Pull every line holding the string "slot" from the records below.

[Stored data entries]

____

===== src/rtl/core/oest_pkg.sv =====
// ============================================================================
// oest_pkg: shared constants for the oscillation extremum stimulus trigger
// Widths, register indexes, reset values, slope and extremum codes, warm-up limit.
// ============================================================================
package oest_pkg;

    // Default widths
    localparam int SAMPLE_BITS_DEF = 16;
    localparam int TIME_BITS_DEF   = 32;

    // Configuration port
    localparam int CFG_INDEX_BITS = 3;
    localparam int CFG_DATA_BITS  = 32;
    localparam int THRESH_BITS    = 16;
    localparam int TICK_CFG_BITS  = 32;

    localparam logic [CFG_INDEX_BITS-1:0] REG_AMPLITUDE_THRESHOLD = 3'd0;
    localparam logic [CFG_INDEX_BITS-1:0] REG_HALF_CYCLE_TICKS    = 3'd1;
    localparam logic [CFG_INDEX_BITS-1:0] REG_FULL_CYCLE_TICKS    = 3'd2;
    localparam logic [CFG_INDEX_BITS-1:0] REG_STIM_DURATION_TICKS = 3'd3;
    localparam logic [CFG_INDEX_BITS-1:0] REG_STIM_ON_TROUGH      = 3'd4;

    localparam logic [THRESH_BITS-1:0]   RST_AMPLITUDE_THRESHOLD = 16'd0;
    localparam logic [TICK_CFG_BITS-1:0] RST_HALF_CYCLE_TICKS    = 32'd62;
    localparam logic [TICK_CFG_BITS-1:0] RST_FULL_CYCLE_TICKS    = 32'd125;
    localparam logic [TICK_CFG_BITS-1:0] RST_STIM_DURATION_TICKS = 32'd10;
    localparam logic                     RST_STIM_ON_TROUGH      = 1'b0;

    // Slope sign of the sample difference
    typedef enum logic [1:0] {
        SLOPE_FLAT = 2'b00,
        SLOPE_UP   = 2'b01,
        SLOPE_DOWN = 2'b10
    } slope_t;

    // Extremum report codes
    localparam logic [1:0] EXT_NONE   = 2'd0;
    localparam logic [1:0] EXT_PEAK   = 2'd1;
    localparam logic [1:0] EXT_TROUGH = 2'd2;

    // Warm-up count saturates here
    localparam logic [1:0] WARMUP_DONE = 2'd2;

endpackage


===== src/rtl/core/oscillation_extremum_stimulus_trigger_unit.sv =====
// ============================================================================
// oscillation_extremum_stimulus_trigger_unit
// Slope-sign peak/trough detector that gates a stimulus output.
// ============================================================================
//
// Channel   | Direction | Signals                      | Contents
// ----------+-----------+------------------------------+-------------------------
// s_*       | in        | s_tvalid s_tready s_tdata    | sample (signed)
// m_*       | out       | m_tvalid m_tready m_tdata    | stimulus, extremum_found
// cfg_*     | in        | cfg_we cfg_index cfg_data    | register writes
//
// Cycles: one sample per clock sustained while m_tready stays high. A transfer
// lands in the input register, is evaluated there by the slope/threshold/counter
// logic, and its result is loaded into the output register when that slot is free
// or drains. The detector state updates as the result is loaded.
// Reset: asynchronous, active low; clears all detector state and the
// configuration registers to their defaults. No clearing pass.
// Stalls: while m_tready is low with a result waiting, one more sample is
// held in the input register; s_tready drops only when both are full.
// ============================================================================
module oscillation_extremum_stimulus_trigger_unit #(
    parameter int SAMPLE_BITS = oest_pkg::SAMPLE_BITS_DEF,
    parameter int TIME_BITS   = oest_pkg::TIME_BITS_DEF,
    localparam int S_TDATA_BITS = ((SAMPLE_BITS + 7) / 8) * 8
) (
    input  logic                              clk,
    input  logic                              rst_n,

    input  logic                              s_tvalid,
    output logic                              s_tready,
    input  logic [S_TDATA_BITS-1:0]           s_tdata,   // [SAMPLE_BITS-1:0] sample

    output logic                              m_tvalid,
    input  logic                              m_tready,
    output logic [7:0]                        m_tdata,   // [0] stimulus,
                                                         // [2:1] extremum_found

    input  logic                              cfg_we,
    input  logic [oest_pkg::CFG_INDEX_BITS-1:0] cfg_index,
    input  logic [oest_pkg::CFG_DATA_BITS-1:0]  cfg_data
);

    localparam int TB       = oest_pkg::TICK_CFG_BITS;
    localparam int CMP_BITS = (TIME_BITS > TB) ? TIME_BITS : TB;
    localparam int MAG_BITS = (SAMPLE_BITS > oest_pkg::THRESH_BITS) ?
                              SAMPLE_BITS : oest_pkg::THRESH_BITS;
    localparam logic [TIME_BITS-1:0] TIME_MAX = {TIME_BITS{1'b1}};

    // ------------------------------------------------------------------
    // Configuration registers
    // ------------------------------------------------------------------
    logic [oest_pkg::THRESH_BITS-1:0] amp_thresh_reg;
    logic [TB-1:0]                    half_ticks_reg;
    logic [TB-1:0]                    full_ticks_reg;
    logic [TB-1:0]                    dur_ticks_reg;
    logic                             on_trough_reg;

    always_ff @(posedge clk or negedge rst_n)
    begin
        if (!rst_n)
        begin
            amp_thresh_reg <= oest_pkg::RST_AMPLITUDE_THRESHOLD;
            half_ticks_reg <= oest_pkg::RST_HALF_CYCLE_TICKS;
            full_ticks_reg <= oest_pkg::RST_FULL_CYCLE_TICKS;
            dur_ticks_reg  <= oest_pkg::RST_STIM_DURATION_TICKS;
            on_trough_reg  <= oest_pkg::RST_STIM_ON_TROUGH;
        end
        else if (cfg_we)
        begin
            case (cfg_index)
                oest_pkg::REG_AMPLITUDE_THRESHOLD:
                    amp_thresh_reg <= cfg_data[oest_pkg::THRESH_BITS-1:0];
                oest_pkg::REG_HALF_CYCLE_TICKS:    half_ticks_reg <= cfg_data[TB-1:0];
                oest_pkg::REG_FULL_CYCLE_TICKS:    full_ticks_reg <= cfg_data[TB-1:0];
                oest_pkg::REG_STIM_DURATION_TICKS: dur_ticks_reg  <= cfg_data[TB-1:0];
                oest_pkg::REG_STIM_ON_TROUGH:      on_trough_reg  <= cfg_data[0];
                default: ; // unknown index: drop the write
            endcase
        end
    end

    // ------------------------------------------------------------------
    // Handshake: input register feeds the evaluation, output register
    // holds the result. Advance whenever the output slot is free or drains.
    // ------------------------------------------------------------------
    logic                          in_valid_reg;
    logic signed [SAMPLE_BITS-1:0] sample_reg;
    logic                          out_valid_reg;
    logic                          stim_out_reg;
    logic [1:0]                    ext_out_reg;
    logic                          advance;
    logic                          in_take;

    assign advance  = in_valid_reg && (!out_valid_reg || m_tready);
    assign s_tready = !in_valid_reg || advance;
    assign in_take  = s_tvalid && s_tready;

    always_ff @(posedge clk or negedge rst_n)
    begin
        if (!rst_n)
        begin
            in_valid_reg <= 1'b0;
        end
        else if (s_tready)
        begin
            in_valid_reg <= s_tvalid;
        end
    end

    always_ff @(posedge clk)
    begin
        if (in_take)
        begin
            sample_reg <= s_tdata[SAMPLE_BITS-1:0];
        end
    end

    // ------------------------------------------------------------------
    // Detector state
    // ------------------------------------------------------------------
    logic signed [SAMPLE_BITS-1:0] prev_sample_reg;
    oest_pkg::slope_t              prev_slope_reg;
    logic [1:0]                    warmup_reg;
    logic [TIME_BITS-1:0]          tse_reg;   // since any accepted extremum
    logic [TIME_BITS-1:0]          tsp_reg;   // since accepted peak
    logic [TIME_BITS-1:0]          tst_reg;   // since accepted trough
    logic [TIME_BITS-1:0]          tss_reg;   // since stimulus start
    logic                          refr_reg;

    // ------------------------------------------------------------------
    // Evaluation of the sample in the input register
    // ------------------------------------------------------------------
    oest_pkg::slope_t      slope;
    logic [SAMPLE_BITS-1:0] mag;
    logic                  warm;
    logic                  sign_change;
    logic                  gate_ok;
    logic                  peak_ok;
    logic                  trough_ok;
    logic                  refr_live;
    logic                  trigger;
    logic                  refr_next;
    logic [1:0]            ext_next;
    logic [TIME_BITS-1:0]  tse_next;
    logic [TIME_BITS-1:0]  tsp_next;
    logic [TIME_BITS-1:0]  tst_next;
    logic [TIME_BITS-1:0]  tss_next;

    function automatic logic [TIME_BITS-1:0] count_next(
        input logic [TIME_BITS-1:0] cnt,
        input logic                 restart
    );
        logic [TIME_BITS-1:0] res;
        if (restart)
            res = {{(TIME_BITS-1){1'b0}}, 1'b1};
        else if (cnt == TIME_MAX)
            res = cnt;
        else
            res = cnt + 1'b1;
        return res;
    endfunction

    always_comb
    begin
        // slope sign of the new difference
        if (sample_reg > prev_sample_reg)
            slope = oest_pkg::SLOPE_UP;
        else if (sample_reg < prev_sample_reg)
            slope = oest_pkg::SLOPE_DOWN;
        else
            slope = oest_pkg::SLOPE_FLAT;

        // magnitude; the most negative value maps to 2^(SAMPLE_BITS-1)
        mag = sample_reg[SAMPLE_BITS-1] ? (~sample_reg + 1'b1) : sample_reg;

        warm        = (warmup_reg == oest_pkg::WARMUP_DONE);
        sign_change = (slope != prev_slope_reg);
        gate_ok     = warm && sign_change
                   && (CMP_BITS'(tse_reg) >= CMP_BITS'(half_ticks_reg))
                   && (MAG_BITS'(mag) >= MAG_BITS'(amp_thresh_reg));
        peak_ok     = gate_ok && (slope == oest_pkg::SLOPE_DOWN)
                   && (CMP_BITS'(tsp_reg) >= CMP_BITS'(full_ticks_reg));
        trough_ok   = gate_ok && (slope == oest_pkg::SLOPE_UP)
                   && (CMP_BITS'(tst_reg) >= CMP_BITS'(full_ticks_reg));

        // drop refractory once elapsed time exceeds the duration
        refr_live = refr_reg && !(CMP_BITS'(tss_reg) > CMP_BITS'(dur_ticks_reg));
        trigger   = !refr_live && (on_trough_reg ? trough_ok : peak_ok);
        refr_next = refr_live || trigger;

        if (peak_ok)
            ext_next = oest_pkg::EXT_PEAK;
        else if (trough_ok)
            ext_next = oest_pkg::EXT_TROUGH;
        else
            ext_next = oest_pkg::EXT_NONE;

        tse_next = count_next(tse_reg, peak_ok || trough_ok);
        tsp_next = count_next(tsp_reg, peak_ok);
        tst_next = count_next(tst_reg, trough_ok);
        tss_next = count_next(tss_reg, trigger);
    end

    // ------------------------------------------------------------------
    // State and result update on advance
    // ------------------------------------------------------------------
    always_ff @(posedge clk or negedge rst_n)
    begin
        if (!rst_n)
        begin
            prev_sample_reg <= '0;
            prev_slope_reg  <= oest_pkg::SLOPE_FLAT;
            warmup_reg      <= 2'd0;
            tse_reg         <= '0;
            tsp_reg         <= '0;
            tst_reg         <= '0;
            tss_reg         <= '0;
            refr_reg        <= 1'b0;
        end
        else if (advance)
        begin
            prev_sample_reg <= sample_reg;
            prev_slope_reg  <= slope;
            if (!warm)
            begin
                warmup_reg <= warmup_reg + 2'd1;
            end
            tse_reg  <= tse_next;
            tsp_reg  <= tsp_next;
            tst_reg  <= tst_next;
            tss_reg  <= tss_next;
            refr_reg <= refr_next;
        end
    end

    always_ff @(posedge clk or negedge rst_n)
    begin
        if (!rst_n)
        begin
            out_valid_reg <= 1'b0;
        end
        else if (advance)
        begin
            out_valid_reg <= 1'b1;
        end
        else if (m_tready)
        begin
            out_valid_reg <= 1'b0;
        end
    end

    always_ff @(posedge clk)
    begin
        if (advance)
        begin
            stim_out_reg <= refr_next;
            ext_out_reg  <= ext_next;
        end
    end

    assign m_tvalid = out_valid_reg;
    assign m_tdata  = {5'd0, ext_out_reg, stim_out_reg};

    // ------------------------------------------------------------------
    // Assertions
    // ------------------------------------------------------------------
    // An empty output slot never blocks the input side.
    a_ready_when_empty: assert property (@(posedge clk) disable iff (!rst_n)
        !out_valid_reg |-> s_tready)
        else $error("input stalled with empty output register");

    // No extremum is reported during warm-up.
    a_warmup_quiet: assert property (@(posedge clk) disable iff (!rst_n)
        (advance && !warm) |-> (ext_next == oest_pkg::EXT_NONE))
        else $error("extremum reported during warm-up");

    // A stimulus that starts from idle comes with an extremum of the chosen kind.
    a_trigger_kind: assert property (@(posedge clk) disable iff (!rst_n)
        (advance && !refr_reg && refr_next) |->
            ((on_trough_reg && ext_next == oest_pkg::EXT_TROUGH) ||
             (!on_trough_reg && ext_next == oest_pkg::EXT_PEAK)))
        else $error("stimulus started without matching extremum");

    // An accepted peak restarts its counter.
    a_peak_restart: assert property (@(posedge clk) disable iff (!rst_n)
        (advance && peak_ok) |=> (tsp_reg == {{(TIME_BITS-1){1'b0}}, 1'b1}))
        else $error("peak counter not restarted");

endmodule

____

- [EXERCISE OUTPUT]:
// logic, and its result is loaded into the output register when that slot is free
    // holds the result. Advance whenever the output slot is free or drains.
    // An empty output slot never blocks the input side.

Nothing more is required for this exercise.